Published in final edited form as:
PMCID: PMC2768500

The Association Between Problem Gambling and Conduct Disorder in a U.S. National Survey of Adolescents and Young Adults



The purpose of this analysis is to examine the relationship between current problem gambling and current conduct disorder.


Data were analyzed for a U.S. national survey of respondents age 14-21.


A strong co-morbidity between current problem gambling and current conduct disorder was found. However, this co-morbidity was much stronger among younger respondents, declined in strength with increasing age, and was absent among the oldest respondents. Further analyses showed that early-onset problem gamblers had a higher risk for conduct disorder than late-onset problem gamblers.


Gambling problems which emerge early are likely to be part of a general pattern of problem behavior, while gambling problems that emerge later may have an etiology unique to gambling.

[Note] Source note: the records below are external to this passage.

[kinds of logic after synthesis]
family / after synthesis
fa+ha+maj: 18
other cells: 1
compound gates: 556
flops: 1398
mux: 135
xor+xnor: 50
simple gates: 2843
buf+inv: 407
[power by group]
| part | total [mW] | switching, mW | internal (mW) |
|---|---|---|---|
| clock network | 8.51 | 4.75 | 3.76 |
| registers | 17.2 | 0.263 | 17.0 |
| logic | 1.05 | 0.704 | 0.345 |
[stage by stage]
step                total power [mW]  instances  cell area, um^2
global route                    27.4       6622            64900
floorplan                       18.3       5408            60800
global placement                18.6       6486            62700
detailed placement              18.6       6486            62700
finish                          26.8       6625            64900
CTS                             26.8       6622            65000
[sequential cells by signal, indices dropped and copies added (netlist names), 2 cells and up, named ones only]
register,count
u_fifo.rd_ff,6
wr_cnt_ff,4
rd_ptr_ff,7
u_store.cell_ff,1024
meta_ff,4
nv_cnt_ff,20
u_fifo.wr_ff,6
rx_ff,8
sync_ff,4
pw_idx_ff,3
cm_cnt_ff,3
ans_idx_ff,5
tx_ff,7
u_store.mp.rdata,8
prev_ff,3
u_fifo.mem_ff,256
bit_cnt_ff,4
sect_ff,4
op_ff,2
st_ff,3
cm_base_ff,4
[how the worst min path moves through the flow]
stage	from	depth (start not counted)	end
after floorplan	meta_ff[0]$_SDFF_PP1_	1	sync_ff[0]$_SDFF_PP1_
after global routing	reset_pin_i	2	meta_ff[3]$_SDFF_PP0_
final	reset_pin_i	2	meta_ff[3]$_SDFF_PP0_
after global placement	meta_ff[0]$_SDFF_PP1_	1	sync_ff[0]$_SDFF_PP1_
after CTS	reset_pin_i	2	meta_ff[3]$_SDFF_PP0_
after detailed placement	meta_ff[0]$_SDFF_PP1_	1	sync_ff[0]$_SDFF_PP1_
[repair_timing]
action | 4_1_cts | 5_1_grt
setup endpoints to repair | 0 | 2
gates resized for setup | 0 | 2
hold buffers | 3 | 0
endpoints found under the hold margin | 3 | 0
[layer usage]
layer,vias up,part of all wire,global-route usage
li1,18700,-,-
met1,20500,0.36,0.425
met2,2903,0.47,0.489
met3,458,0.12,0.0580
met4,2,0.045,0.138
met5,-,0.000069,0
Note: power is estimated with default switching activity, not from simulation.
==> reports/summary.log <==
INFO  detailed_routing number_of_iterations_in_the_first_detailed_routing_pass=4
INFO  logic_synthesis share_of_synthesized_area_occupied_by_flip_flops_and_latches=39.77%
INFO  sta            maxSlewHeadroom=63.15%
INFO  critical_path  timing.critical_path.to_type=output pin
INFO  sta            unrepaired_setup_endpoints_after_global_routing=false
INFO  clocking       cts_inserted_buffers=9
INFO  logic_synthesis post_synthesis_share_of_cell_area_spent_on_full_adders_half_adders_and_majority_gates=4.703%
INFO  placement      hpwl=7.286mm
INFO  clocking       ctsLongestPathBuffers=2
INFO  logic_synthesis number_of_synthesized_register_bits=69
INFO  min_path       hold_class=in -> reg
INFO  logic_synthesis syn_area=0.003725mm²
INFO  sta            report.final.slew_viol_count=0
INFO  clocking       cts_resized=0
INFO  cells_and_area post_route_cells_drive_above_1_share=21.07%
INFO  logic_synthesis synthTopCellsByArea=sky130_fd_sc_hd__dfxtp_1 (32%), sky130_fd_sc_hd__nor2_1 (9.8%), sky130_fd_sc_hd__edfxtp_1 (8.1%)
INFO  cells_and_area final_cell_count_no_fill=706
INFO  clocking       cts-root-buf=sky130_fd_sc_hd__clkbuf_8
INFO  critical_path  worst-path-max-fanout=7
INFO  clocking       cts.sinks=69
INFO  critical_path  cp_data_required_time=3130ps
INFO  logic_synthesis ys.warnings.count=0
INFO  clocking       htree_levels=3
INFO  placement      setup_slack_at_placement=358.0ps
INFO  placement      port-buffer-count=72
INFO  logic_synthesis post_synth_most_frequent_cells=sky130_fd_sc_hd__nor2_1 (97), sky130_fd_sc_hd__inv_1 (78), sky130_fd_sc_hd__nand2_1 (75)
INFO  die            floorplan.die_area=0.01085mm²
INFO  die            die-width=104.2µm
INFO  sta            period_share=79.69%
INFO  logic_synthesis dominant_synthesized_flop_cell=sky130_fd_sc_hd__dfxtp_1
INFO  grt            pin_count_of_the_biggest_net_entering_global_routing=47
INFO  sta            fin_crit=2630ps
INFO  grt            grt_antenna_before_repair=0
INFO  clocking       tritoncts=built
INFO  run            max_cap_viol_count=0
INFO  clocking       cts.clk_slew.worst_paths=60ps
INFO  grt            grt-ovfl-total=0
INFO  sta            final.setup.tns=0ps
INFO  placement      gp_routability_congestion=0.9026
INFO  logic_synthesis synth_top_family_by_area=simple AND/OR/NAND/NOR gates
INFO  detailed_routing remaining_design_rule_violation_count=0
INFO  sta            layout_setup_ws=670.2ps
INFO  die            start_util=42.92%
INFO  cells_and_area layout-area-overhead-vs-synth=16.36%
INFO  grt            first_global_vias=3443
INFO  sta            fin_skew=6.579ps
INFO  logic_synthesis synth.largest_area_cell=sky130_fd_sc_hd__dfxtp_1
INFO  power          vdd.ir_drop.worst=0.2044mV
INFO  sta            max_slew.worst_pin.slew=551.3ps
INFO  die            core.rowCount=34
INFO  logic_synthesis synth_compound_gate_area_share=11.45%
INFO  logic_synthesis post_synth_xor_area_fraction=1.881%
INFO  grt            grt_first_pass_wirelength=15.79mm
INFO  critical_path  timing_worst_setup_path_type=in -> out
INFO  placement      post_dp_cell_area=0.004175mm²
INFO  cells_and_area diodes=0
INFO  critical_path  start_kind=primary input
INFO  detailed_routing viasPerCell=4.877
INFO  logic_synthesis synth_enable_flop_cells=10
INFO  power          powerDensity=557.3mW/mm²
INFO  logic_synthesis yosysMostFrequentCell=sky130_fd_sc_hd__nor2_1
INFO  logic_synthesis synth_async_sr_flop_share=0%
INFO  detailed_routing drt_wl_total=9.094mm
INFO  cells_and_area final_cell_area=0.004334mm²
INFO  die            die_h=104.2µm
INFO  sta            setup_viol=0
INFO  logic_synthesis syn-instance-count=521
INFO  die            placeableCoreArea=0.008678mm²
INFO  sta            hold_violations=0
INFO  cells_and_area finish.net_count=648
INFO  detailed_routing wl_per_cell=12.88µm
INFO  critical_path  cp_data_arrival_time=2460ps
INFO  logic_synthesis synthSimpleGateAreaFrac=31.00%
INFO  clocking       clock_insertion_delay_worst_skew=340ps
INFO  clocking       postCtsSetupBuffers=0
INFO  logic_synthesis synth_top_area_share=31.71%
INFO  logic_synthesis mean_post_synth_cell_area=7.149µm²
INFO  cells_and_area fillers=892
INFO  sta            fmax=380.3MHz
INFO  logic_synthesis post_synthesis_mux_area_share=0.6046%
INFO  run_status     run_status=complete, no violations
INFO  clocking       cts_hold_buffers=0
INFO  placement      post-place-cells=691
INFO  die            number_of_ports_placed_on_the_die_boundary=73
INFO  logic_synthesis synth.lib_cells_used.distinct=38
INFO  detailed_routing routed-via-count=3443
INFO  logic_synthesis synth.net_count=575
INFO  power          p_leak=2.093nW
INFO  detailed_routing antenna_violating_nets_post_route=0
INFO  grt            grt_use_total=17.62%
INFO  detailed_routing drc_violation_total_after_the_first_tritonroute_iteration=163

Keywords: problem gambling, adolescents, conduct disorder


Researchers and theoreticians have long noted that problem behaviors, including substance abuse and delinquency, co-occur among youth. The influential theorist Richard Jessor (Jessor and Jessor, 1977) referred to this phenomenon as the problem behavior syndrome, and posited a complex system of environmental and personality factors as the common causes of youthful problem behaviors. Criminologists Gottfredson and Hirschi (1990) noted that the same individuals often display criminal offending, drug and alcohol abuse, poor work and marital records, and proneness to accidents. They implicated negligent parenting in early childhood as the common cause. Other researchers have identified genetic factors (Ishikawa and Raine, 2002) in the etiology of both youthful and adult problem behaviors.

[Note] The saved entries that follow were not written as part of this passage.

--- src/hdl/dcdm_cfg.svh ---
// Constants of the driver chain datagram multiplexer
// Functional notes
// - Bits leave in the order their codes sit in memory, from location zero.
// - A full separate signal set exists for each of three motors.
// - Codes 0-5 coil A DAC bits, 6 coil A polarity, 7 coil A fast decay.
// - Codes 8-13 coil B DAC bits, 14 coil B polarity, 15 coil B fast decay.
// - Code 18 sends current motor direction, 0 up/ccw, 1 down/cw.
// - Code 19 sends current motor step bit.
// - Unused codes 20 to 31 send constant one.
// - Code 16 sends constant zero, code 17 constant one.
// - Next-motor flag below last driver index and below index 2 advances the motor index.
// - Next-motor flag at last driver index ends datagram, index back to zero.
// - All signals are snapshotted before sending; bits come only from snapshot.
`ifndef DCDM_CFG_SVH
`define DCDM_CFG_SVH
`define DCDM_CFG_DEPTH 64
`define DCDM_ADDR_W 6
`define DCDM_CODE_W 5
`define DCDM_ENTRY_W 6
`define DCDM_FLAG_BIT 5
`define DCDM_MOTORS 3
`define DCDM_CODE_COILB 5'h08
`define DCDM_CODE_ZERO 5'h10
`define DCDM_CODE_ONE 5'h11
`define DCDM_CODE_DIR 5'h12
`define DCDM_CODE_STEP 5'h13
`define DCDM_IDX_RESET 2'h0
`endif

--- src/hdl/dcdm_pkg.sv ---
// Types shared by the driver chain datagram multiplexer
package dcdm_pkg;
  // Per-motor control signal set
  typedef struct packed {
    logic [5:0] coilADac;
    logic coil_a_polarity;
    logic coil_a_fast_decay;
    logic [5:0] coilBDac;
    logic coil_b_polarity;
    logic coil_b_fast_decay;
    logic direction;
    logic step;
  } dcdm_motor_s;
  // Configuration entry: next_motor_flag above the code
  typedef struct packed {
    logic next_motor_flag;
    logic [4:0] code;
  } dcdm_entry_s;
  typedef enum logic [1:0] {DCDM_IDLE, DCDM_SNAP, DCDM_SEND} dcdm_state_e;
endpackage

--- src/hdl/dcdm_select.sv ---
// Combinational signal selector for one configuration code
`timescale 1ns/1ps
`include "dcdm_cfg.svh"
module dcdm_select
  import dcdm_pkg::*;
(
  input wire dcdm_motor_s motor,
  input wire logic [4:0] code,
  output logic bitOut
);
  wire [7:0] coilA = {motor.coil_a_fast_decay, motor.coil_a_polarity,
                      motor.coilADac};
  wire [7:0] coilB = {motor.coil_b_fast_decay, motor.coil_b_polarity,
                      motor.coilBDac};
  wire isCoil = (code < `DCDM_CODE_ZERO);
  wire isCoilB = (code >= `DCDM_CODE_COILB);
  // Coil bits indexed by low three code bits, then constants and motion
  always_comb begin
    if (isCoil) begin
      bitOut = isCoilB ? coilB[code[2:0]] : coilA[code[2:0]];
    end else if (code == `DCDM_CODE_ZERO) begin
      bitOut = 1'b0;
    end else if (code == `DCDM_CODE_ONE) begin
      bitOut = 1'b1;
    end else if (code == `DCDM_CODE_DIR) begin
      bitOut = motor.direction;
    end else if (code == `DCDM_CODE_STEP) begin
      bitOut = motor.step;
    end else begin
      bitOut = 1'b1;
    end
  end
endmodule

--- src/hdl/dcdm_mux.sv ---
// Driver chain datagram multiplexer: config memory, snapshot, bit sequencer
//
// Chosen here: the register addresses and the address-and-strobe port.
`timescale 1ns/1ps
`include "dcdm_cfg.svh"
module dcdm_mux
  import dcdm_pkg::*;
(
  input wire logic mclk,
  input wire logic rst_b,
  input wire logic clkEn,
  input wire logic [5:0] cfgAddr,
  input wire logic [5:0] cfgWrData,
  input wire logic cfgWr,
  input wire logic cfgRd,
  output logic [5:0] cfgRdData,
  input wire dcdm_motor_s [2:0] motorSig,
  input wire logic [1:0] last_driver_index,
  input wire logic sendReq,
  input wire logic bitReady,
  output logic bitValid,
  output logic bitData,
  output logic frameLast,
  output logic busy
);
  // Config memory; not reset, host must load it first
  logic [5:0] cfgMem [0:`DCDM_CFG_DEPTH-1];
  dcdm_motor_s [2:0] snap;
  dcdm_state_e state;
  logic [5:0] rdPtr;
  logic [1:0] motorIdx;
  logic [1:0] lastIdx;
  wire dcdm_entry_s entry = dcdm_entry_s'(cfgMem[rdPtr]);
  wire logic selBit;
  // Index 2 is the last motor slot; a larger setting must not index past it
  wire logic atLast = (motorIdx >= lastIdx) || (motorIdx == 2'h2);
  wire logic endFrame = entry.next_motor_flag && atLast;
  wire logic bitTaken = (state == DCDM_SEND) && bitReady;
  // Selector sees only the snapshot of the current motor
  dcdm_select uSel (
    .motor(snap[motorIdx]),
    .code(entry.code),
    .bitOut(selBit)
  );
  // Host access to the config memory, allowed at any time
  always_ff @(posedge mclk) begin
    if (clkEn && cfgWr) begin
      cfgMem[cfgAddr] <= cfgWrData;
    end
  end
  always_ff @(posedge mclk or negedge rst_b) begin
    if (!rst_b) begin
      cfgRdData <= 6'h00;
    end else if (clkEn && cfgRd) begin
      cfgRdData <= cfgMem[cfgAddr];
    end
  end
  // Sequencer: snapshot, then walk memory from location zero
  always_ff @(posedge mclk or negedge rst_b) begin
    if (!rst_b) begin
      state <= DCDM_IDLE;
      rdPtr <= 6'h00;
      motorIdx <= `DCDM_IDX_RESET;
      lastIdx <= 2'h0;
      snap <= '0;
    end else if (clkEn) begin
      unique case (state)
        DCDM_IDLE: begin
          if (sendReq) begin
            state <= DCDM_SNAP;
          end
        end
        DCDM_SNAP: begin
          snap <= motorSig;
          lastIdx <= last_driver_index;
          rdPtr <= 6'h00;
          motorIdx <= `DCDM_IDX_RESET;
          state <= DCDM_SEND;
        end
        DCDM_SEND: begin
          if (bitTaken) begin
            rdPtr <= rdPtr + 6'h01;
            if (endFrame) begin
              motorIdx <= `DCDM_IDX_RESET;
              state <= DCDM_IDLE;
            end else if (entry.next_motor_flag) begin
              motorIdx <= motorIdx + 2'h1;
            end
          end
        end
      endcase
    end
  end
  // Stream outputs are combinational from registered state and snapshot
  assign bitValid = (state == DCDM_SEND);
  assign bitData = selBit;
  assign frameLast = (state == DCDM_SEND) && endFrame;
  assign busy = (state != DCDM_IDLE);
endmodule

--- config.mk ---
export PLATFORM = sky130hd
export DESIGN_NAME = dcdm_mux
export DESIGN_NICKNAME = d
export VERILOG_FILES = /design/src/hdl/dcdm_pkg.sv /design/src/hdl/dcdm_select.sv /design/src/hdl/dcdm_mux.sv
export VERILOG_INCLUDE_DIRS = /design/src /design/src/hdl
export SDC_FILE = /design/constraint.sdc
export NUM_CORES = 1
export LEC_CHECK = 0
export CAP_MARGIN = 20
export CORE_MARGIN = 2
export CORE_UTILIZATION = 27
export DETAILED_ROUTE_END_ITERATION = 6
export DONT_BUFFER_PORTS = 1
export MAX_ROUTING_LAYER = met4
export PLACE_DENSITY = 0.47
export SKIP_LAST_GASP = 1
export SLEW_MARGIN = 0
export SYNTH_ARGS = -nofsm -noshare
export SYNTH_HDL_FRONTEND = slang
export SYNTH_SLANG_ARGS = --single-unit
--- constraint.sdc ---
create_clock -name mclk -period 5 [get_ports mclk]
set_clock_uncertainty 0.1 [all_clocks]
set_input_delay 0.75 -clock mclk [delete_from_list [all_inputs] [get_ports mclk]]
set_output_delay 0.75 -clock mclk [all_outputs]
set_load 0.05 [all_outputs]
# Word level (Yosys, flattened, before mapping)
# Memory sizes are Yosys's and may differ from the RTL's. A register that Yosys moved wholly into a read port is not among the register bits.
# Cells that the tools add are included.
# word_totals
register_bits	66
latchBits	0
rom_bits	0
mem_bits_rw	384
input_bits	75
mem_count	1
out_inout_bits	10
# mem_list
name	depth	width	rd	rd_ports_with_merged_regs	wr	line_no	text
cfgMem	64	6	2	1	1	dcdm_mux.sv:27	logic [5:0] cfgMem [0:`DCDM_CFG_DEPTH-1];
# classes
eq_ne	11
n_div	0
multipliers	0
shifts	0
magnitude_cmp	5
bitwise	0
mux	24
n_reduce_logical	14
addsub	2
# op_table
cell	count
binary-select mux 18 bit (select 2 bit)	1
equality test 5 bit (second input constant)	4
two-way mux 18 bit	1
two-way mux 2 bit	6
one-hot mux 6 bit (2 select lines)	1
two-way mux 1 bit	10
AND reduction 4 bit	2
adder 6 x 1 -> 6 bit (second input constant)	1
binary-select mux 1 bit (select 3 bit)	2
two-way mux 6 bit	1
one-hot mux 2 bit (3 select lines)	1
greater-or-equal comparator 5 x 4 -> 1 bit (second input constant)	1
logical AND 1 bit	5
< comparator 5 bit (second input constant)	1
equality test 2 bit (second input constant)	2
< comparator 3 x 4 -> 1 bit (second input constant)	1
inequality test 2 x 1 -> 1 bit (second input constant)	2
one-hot mux 2 bit (2 select lines)	1
nonzero test 2 bit	2
< comparator 2 x 3 -> 1 bit (second input constant)	1
inequality test 3 x 1 -> 1 bit (second input constant)	1
AND reduction 3 bit	1
adder 2 x 1 -> 2 bit (second input constant)	1
equality test 2 x 1 -> 1 bit (second input constant)	1
6 further kinds	6

# Logic depth before layout (Yosys ltp)
# logic_depth
depth_word	7
mapped_depth	14

# Hierarchy
# A second synthesis with hierarchy kept.
# unflattened
hier_cells	1293
hier_area_um2	21669.5
# by_module_without_submodules
mod	seq_area_each_um2	area_each_um2	cells_per_inst	n_inst
dcdm_mux	13332.8	21505.6	1282	1
dcdm_select	0.0	163.9	11	1

# Worst setup path before layout
# OpenSTA, ideal clock, no wires.
# synth_timing
path_kind	reg2out
from	reg rdPtr[1]
to	out bitData
slack_ns	1.102
arrival_ns	3.048
t_required_ns	4.150
stages_incl_launch_ff	11
cell_sequence	dfrtp_1 > buf_2 > or3b_2 > clkbuf_1 > o221ai_1 > a211oi_1 > nor4b_2 > nor2_1 > o21ai_0 > o2111ai_1 > o211ai_1
# synth_via
elab_chain_cells	7
# synth_rtl
element	line_no	text
from (decl)	dcdm_mux.sv:30	logic [5:0] rdPtr;
from (signal assigned)	dcdm_mux.sv:82	rdPtr <= rdPtr + 6'h01;
memory read (64 x 6 bit) (*)	--	
equality test 5 bit (no line)	--	
two-way mux 1 bit	dcdm_select.sv:27	end else if (code == `DCDM_CODE_STEP) begin
two-way mux 1 bit	dcdm_select.sv:25	end else if (code == `DCDM_CODE_DIR) begin
two-way mux 1 bit	dcdm_select.sv:23	end else if (code == `DCDM_CODE_ONE) begin
two-way mux 1 bit	dcdm_select.sv:21	end else if (code == `DCDM_CODE_ZERO) begin
two-way mux 1 bit (*)	dcdm_select.sv:19	if (isCoil) begin
to (decl)	dcdm_mux.sv:22	output logic bitData,
# Every way passes the cells marked *; elsewhere a longest branch is shown, timed or not. The select of a mux whose other input is x is not followed.

# Final worst setup path
# Same ends and word-level chain as after synthesis.

==> impl_metrics.py <==
metrics = {
    "critical_path": {
        "timing.critical_path.mode_cell": "nand3_1",
        "critPathKind": "register to output pin",
        "worst_setup_sp_type": "register",
        "crit_path_cell_trace": "or3b_2 > o221a_2 > nand3_1 > nand3_1 > nor2_1 > mux2i_1 > o2111ai_1 > o211ai_1 > buf_4",
        "critPathCaptureType": "output pin",
        "cp.required_ns": 4.15,
        "cp_data_arrival_time_ns": 4.03,
        "critical_path.max_fanout": 13,
        "crit_path_max_delay_cell_type": "or3b_2",
        "stage_delay_of_the_slowest_cell_on_the_critical_path_ns": 0.68,
    },
    "sta": {
        "grt_setup_unrepaired": "no",
        "final_min_period_over_clock_period": 0.977,
        "layout_min_cycle_time_ns": 4.88,
        "worst-slew-pin-transition_ns": 1.11,
        "max-slew-margin-rel": 0.254,
        "fin_tns_setup_ns": 0,
        "finalHoldViolations": 0,
        "maximum_achievable_frequency_mhz": 205,
        "slew_viol_final": 0,
        "setup_viol": 0,
        "final.hold.worst_slack_ns": 0.142,
    },
    "hold_path": {
        "hold_path_class": "input pin to register",
    },
    "placement": {
        "place.gp.congestion": 0.892,
        "dp_hpwl_um": 47600,
        "port-buffer-count": 0,
    },
    "detailed_routing": {
        "detail-route-antenna-nets": 0,
        "drt_pass1_iterations": 6,
        "remaining_drc_errors": 0,
        "routed_via_count_divided_by_cell_count": 5.59,
        "initialDrtViolationCount": 1588,
        "route.detailed.wl_per_inst_um": 30.3,
        "via_count": 13596,
        "routed_wl_um": 73700,
    },
    "grt": {
        "global_route_total_usage_across_every_layer": 0.187,
        "grt.overflow.total": 0,
        "largest_net_degree_at_the_start_of_global_routing": 73,
        "grt_pass1_vias": 13750,
        "number_of_antenna_violations_at_the_first_check_in_global_routing": 3,
        "grt_pass1_wl_um": 104000,
    },
    "synthesis": {
        "synth_edf_count": 384,
        "netlist_top_cells_area": "edfxtp_1 (55%), dfrtp_1 (8.6%), mux4_2 (8.1%), a22oi_1 (6.3%), mux2_2 (3.4%)",
        "synth_common_cells": "edfxtp_1 (384), a22oi_1 (175), nor2_1 (89)",
        "syn-mean-instance-area_um2": 15.6,
        "netlist.area_leader.share": 0.552,
        "synth_largest_area_cell": "edfxtp_1",
        "synth_async_sr_flop_share": 0.158,
        "number_of_register_bits_inferred_by_synthesis": 456,
        "synth-seq-area-share": 0.638,
        "syn-instance-count": 1338,
        "postSynth.topFlopCell": "edfxtp_1",
        "ys.warnings.count": 0,
        "top_count_cell_post_synth": "edfxtp_1",
        "mappedNetlistNets": 1421,
        "netlist-cell-type-count": 63,
        "netlist_area_um2": 20900,
    },
    "outcome": {
        "status": "complete, no violations",
    },
    "cts": {
        "cts.reportedPaths.clkPinSlew_ns": 0.06,
        "clock_insertion_delay_worst_skew_ns": 0.61,
        "cts_sinks": 456,
        "cts.path.max_buffers": 3,
        "clock_tree.root_cell": "clkbuf_16",
        "tritoncts_buffer_count": 51,
        "cts_tree": "built",
        "number_of_levels_in_the_clock_h_tree": 2,
    },
    "cells_and_area": {
        "flow.area_growth_from_synthesis_pct": 14.8,
        "post_route_cells_drive_above_1_share": 0.211,
        "num-nets-final": 1435,
        "fill_cell_total_of_the_finished_layout": 7582,
    },
    "pwr": {
        "p_clk_frac": 0.349,
        "power_leakage_nw": 7.26,
        "vdd_drop_max_uv": 248,
        "power_density_nw_per_um2": 442,
        "total_switching_power_mw": 3.00,
        "p_comb_frac": 0.216,
        "intPower_mw": 7.61,
        "power_frac_seq": 0.435,
        "sw_frac_of_total": 0.283,
    },
    "floorplan": {
        "floorplan.rows": 102,
        "die_y_um": 282,
        "floorplan.core_area_um2": 77100,
        "die_width_um": 282,
        "initial_utilization": 0.271,
        "die-area_um2": 79700,
        "io-pin-count": 85,
    },
    "flow_run": {
        "drv.max_cap_violation_count": 0,
    },
}
-- area by class of cell --
| type | instances | area, µm² | area share |
|---|---|---|---|
| inverters | 10 | 37.5 | 0.00156 |
| multi-input cells | 774 | 7090 | 0.295 |
| flip-flops and latches | 456 | 13300 | 0.556 |
| clock buffers | 62 | 1380 | 0.0575 |
| diodes | 2 | 5.00 | 0.000208 |
| repair buffers | 59 | 602 | 0.0251 |
| well taps | 1040 | 1300 | 0.0542 |
| clock inverters | 31 | 246 | 0.0103 |
-- metal layers --
metal,up-vias,GRT usage,share of wire
li1,5590,-,-
met2,768,0.297,0.47
met5,-,-,0
met4,0,0.0597,0.031
met3,137,0.0431,0.094
met1,7101,0.238,0.40
-- flip-flops by register name (all words and copies together) (netlist names) --
register,count
cfgRdData,6
state,2
motorIdx,2
rdPtr,6
cfgMem,384
snap,54
lastIdx,2
-- timing repair --
action,4_1_cts,5_1_grt
setup buffers,0,3
resized for setup,2,2
hold buffers,2,0
cloned,1,0
hold endpoints to repair,72,0
endpoints found under the setup margin,1,1
-- power by group through the flow --
| stage | sequential [mW] | combinational [mW] | clock (mW) |
|---|---|---|---|
| after detailed placement | 4.71 | 2.19 | 0 |
| after floorplan | 4.60 | 1.70 | 0 |
| final | 4.62 | 2.29 | 3.70 |
| after global routing | 4.65 | 2.44 | 3.90 |
| after global placement | 4.70 | 2.19 | 0 |
| after CTS | 4.64 | 2.27 | 3.77 |
-- critical path, delay by kind of cell (launching register included) --
kind,cells,cell delay (ns)
compound gates,3,0.78
simple gates,4,1.49
buf+inv,1,0.26
mux,1,0.30
flops,1,0.58
-- layout by cell type (no fill, tap or decap), types with 9 or more instances in the layout --
master     synthesis  final
inv_1             10     10
clkinv_1           0     12
nand2_1           39     38
nor2_1            89     89
mux4_1            12     12
mux2_2            64     64
a22o_1            15     15
o221ai_1          11     11
dfrtp_1           72     70
o21ai_0           29     29
a21oi_1           15     15
a22oi_1          175    175
mux4_2            75     75
mux2i_1           63     63
buf_4              2     47
a31oi_1           14     14
clkbuf_16          0     54
a41oi_1           31     31
nand4_1           10     10
a221oi_1          20     20
and2_1             9      9
edfxtp_1         384    384
-- cell families (layout without fill, tap and decap cells) --
kind of cell,after synthesis,after routing,synth area share
AOI/OAI and AO/OA,351,351,0.126
adders and majority gates,8,8,0.00479
buffers and inverters,108,162,0.0251
DFF,456,456,0.638
muxes,215,215,0.161
other,0,2,0
and+or+nand+nor,200,200,0.0457
-- final timing paths --
check | from | endpoint | slack [ns] | cells past startpoint
min in group asynchronous | rst_b | snap[19] | 0.61 | 2
hold reg to reg | snap[7] | snap[7] | 0.41 | 1
setup reg to reg | rdPtr[0] | state[1] | 1.59 | 9
hold / removal | cfgWrData[1] | cfgMem[14][1] | 0.14 | 0
max in group asynchronous | rst_b | rdPtr[0] | 3.80 | 2
setup / recovery | rdPtr[1] | bitData | 0.12 | 9
-- per-stage QoR --
step           instance area, µm²  setup WS, ns  power (mW)   util  cells
2_1_floorplan               20900          1.10        6.29      -   1338
3_3_place_gp                22300         0.432        6.89  0.289   2333
3_5_place_dp                22300         0.449        6.90  0.289   2333
4_1_cts                     24000        0.0150        10.7  0.311   2429
5_1_grt                     24000       0.00566        11.0  0.311   2434
6_report                    24000         0.115        10.6  0.311   2434
Note: power is estimated with default switching activity, not from simulation.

Problem gambling, a condition that suggests sensitivity to immediate gratification and insensitivity to unfortunate long-range consequences, easily fits into the problem behavior syndrome. Numerous studies have shown that the same adolescents and young adults who are problem gamblers tend to be involved in other problem behaviors. Our own research group (Barnes et al., 2009), using the same U.S. youth survey used for the analyses in the current article, found a positive correlation between problem gambling and involvement with alcohol, tobacco and marijuana. Petry et al. (2005) examined data from the National Epidemiologic Survey on Alcohol and Related Conditions (NESARC), and found significant co-morbidity of pathological gambling with antisocial personality disorder, alcohol use disorders, drug use disorders, and nicotine dependence. Stinchfield (2000) found that in a sample of Minnesota high school students gambling frequency was positively correlated with antisocial behavior, alcohol and tobacco use, and sexual activity. Winters et al. (1998) also found that college problem gamblers were more likely than average to be illicit drug users and have poor grades. Paternoster and Brame (1998) found that heavy gambling and criminal offending were strongly correlated with each other among youth in the Cambridge Study. Following the problem behavior theme into adulthood, researchers also have shown that adult problem gamblers are likely to exhibit substance abuse (Welte et al., 2001), as well as such problem behaviors as compulsive buying and compulsive sexual behavior (Black & Moyer, 1998).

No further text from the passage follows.